《细胞培养》 司徒镇强主编，2004

 

【步骤】（以间接免疫荧光法为例）
1  细胞准备与固定
   （1）单层生长细胞：取对数生长细胞，用0.25％胰蛋白酶消化，制成单细胞悬液。将细胞接种到预先放置几张6×22mm盖玻片的培养瓶或培养皿中，置二氧化碳培养箱培养1-3天，待细胞接近长成单层，取出盖玻片，进入PBS（0.01 mol/L,pH7.4）洗2次，然后根据实验目的，选择适当固定剂固定细胞。常用固定剂有：95％乙醇（固定时间10-30min），丙酮（5－10min）等。
   （2) 悬浮生长细胞：取对数生长细胞，用PBS离心洗涤（1000rpm，5min）2次，或用细胞离心甩片机制备细胞片或直接制备细胞涂片，把细胞片浸入95％乙醇或丙酮中固定。
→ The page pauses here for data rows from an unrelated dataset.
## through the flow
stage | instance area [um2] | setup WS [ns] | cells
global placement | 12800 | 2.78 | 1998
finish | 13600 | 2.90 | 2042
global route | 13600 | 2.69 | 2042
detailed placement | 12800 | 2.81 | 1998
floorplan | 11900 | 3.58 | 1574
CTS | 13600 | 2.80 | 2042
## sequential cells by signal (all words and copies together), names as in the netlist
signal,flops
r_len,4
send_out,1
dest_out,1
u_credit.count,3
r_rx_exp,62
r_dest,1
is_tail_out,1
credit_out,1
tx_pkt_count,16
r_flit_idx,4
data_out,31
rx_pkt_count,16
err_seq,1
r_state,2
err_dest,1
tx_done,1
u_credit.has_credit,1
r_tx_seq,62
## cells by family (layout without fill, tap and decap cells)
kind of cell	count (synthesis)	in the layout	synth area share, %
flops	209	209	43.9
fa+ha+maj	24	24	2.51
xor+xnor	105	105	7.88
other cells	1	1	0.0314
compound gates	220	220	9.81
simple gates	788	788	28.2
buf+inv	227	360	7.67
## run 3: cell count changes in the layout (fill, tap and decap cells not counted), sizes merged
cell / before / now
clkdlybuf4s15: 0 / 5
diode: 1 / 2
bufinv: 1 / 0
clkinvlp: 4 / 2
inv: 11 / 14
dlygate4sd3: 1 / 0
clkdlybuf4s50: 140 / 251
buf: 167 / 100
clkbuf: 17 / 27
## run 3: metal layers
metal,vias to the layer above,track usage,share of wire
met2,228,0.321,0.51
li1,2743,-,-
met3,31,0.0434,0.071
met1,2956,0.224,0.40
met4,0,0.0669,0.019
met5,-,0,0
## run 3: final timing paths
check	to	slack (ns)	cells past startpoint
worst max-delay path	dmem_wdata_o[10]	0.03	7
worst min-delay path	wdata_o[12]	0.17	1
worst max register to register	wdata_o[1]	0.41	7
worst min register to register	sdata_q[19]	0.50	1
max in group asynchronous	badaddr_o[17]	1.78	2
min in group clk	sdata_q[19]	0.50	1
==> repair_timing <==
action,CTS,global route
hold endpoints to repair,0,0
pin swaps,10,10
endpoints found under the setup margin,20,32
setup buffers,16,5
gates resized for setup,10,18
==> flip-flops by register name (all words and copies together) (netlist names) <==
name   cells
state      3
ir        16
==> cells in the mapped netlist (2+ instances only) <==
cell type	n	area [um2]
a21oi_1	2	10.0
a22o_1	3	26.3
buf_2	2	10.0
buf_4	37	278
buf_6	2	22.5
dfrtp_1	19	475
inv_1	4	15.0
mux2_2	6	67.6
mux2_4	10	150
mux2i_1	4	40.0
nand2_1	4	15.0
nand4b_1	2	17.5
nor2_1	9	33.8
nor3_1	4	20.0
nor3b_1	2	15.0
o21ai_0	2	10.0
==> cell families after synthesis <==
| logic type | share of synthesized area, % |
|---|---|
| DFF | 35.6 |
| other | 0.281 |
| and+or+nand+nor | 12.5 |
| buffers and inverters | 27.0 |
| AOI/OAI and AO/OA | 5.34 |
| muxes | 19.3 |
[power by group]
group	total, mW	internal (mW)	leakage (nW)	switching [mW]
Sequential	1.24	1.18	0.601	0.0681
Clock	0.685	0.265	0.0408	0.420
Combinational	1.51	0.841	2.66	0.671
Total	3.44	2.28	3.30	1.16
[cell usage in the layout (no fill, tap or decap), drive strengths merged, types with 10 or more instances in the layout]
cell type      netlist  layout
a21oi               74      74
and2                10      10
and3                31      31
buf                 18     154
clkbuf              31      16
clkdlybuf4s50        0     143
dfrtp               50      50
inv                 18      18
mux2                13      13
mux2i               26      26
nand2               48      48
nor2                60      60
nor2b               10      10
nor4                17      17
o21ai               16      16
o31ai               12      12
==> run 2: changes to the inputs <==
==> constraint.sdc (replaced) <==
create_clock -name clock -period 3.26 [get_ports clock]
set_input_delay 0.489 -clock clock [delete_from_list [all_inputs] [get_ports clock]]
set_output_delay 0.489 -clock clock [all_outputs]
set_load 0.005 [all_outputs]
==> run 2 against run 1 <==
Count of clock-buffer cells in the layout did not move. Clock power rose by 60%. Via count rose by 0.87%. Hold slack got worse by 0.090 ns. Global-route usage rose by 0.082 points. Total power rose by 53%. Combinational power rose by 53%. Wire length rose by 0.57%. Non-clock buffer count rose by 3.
2  将已经固定的细胞玻片放入盖片染色缸，用PBS振洗5min，取出吹干。
3  滴加适当稀释的特异性抗体，置于湿盒内，37度保温30－60min或度冰箱过夜。
4  PBS振洗3次，每次5min，吹干。
5  滴加适当稀释的荧光素标记抗体，置于湿盒内，37度保温30－60min。
6  PBS振洗2次，每次5min，然后用蒸馏水振洗1次。
7  50％缓冲甘油封片。
【结果】
   在荧光显微镜下观察，阳性部位出现荧光，依荧光素种类不同呈现不同颜色的荧光，入FITC呈现黄绿色荧光，罗丹明B200呈现橙红色荧光。
   标本染色反应后应及时观察并照相。若无时间立即观察标本，可把标本放入4度冰箱保存。但应注意，过夜后特异性荧光减弱30％，一周后则减弱50％。如果用聚乙烯醇封片，可保存较长时间。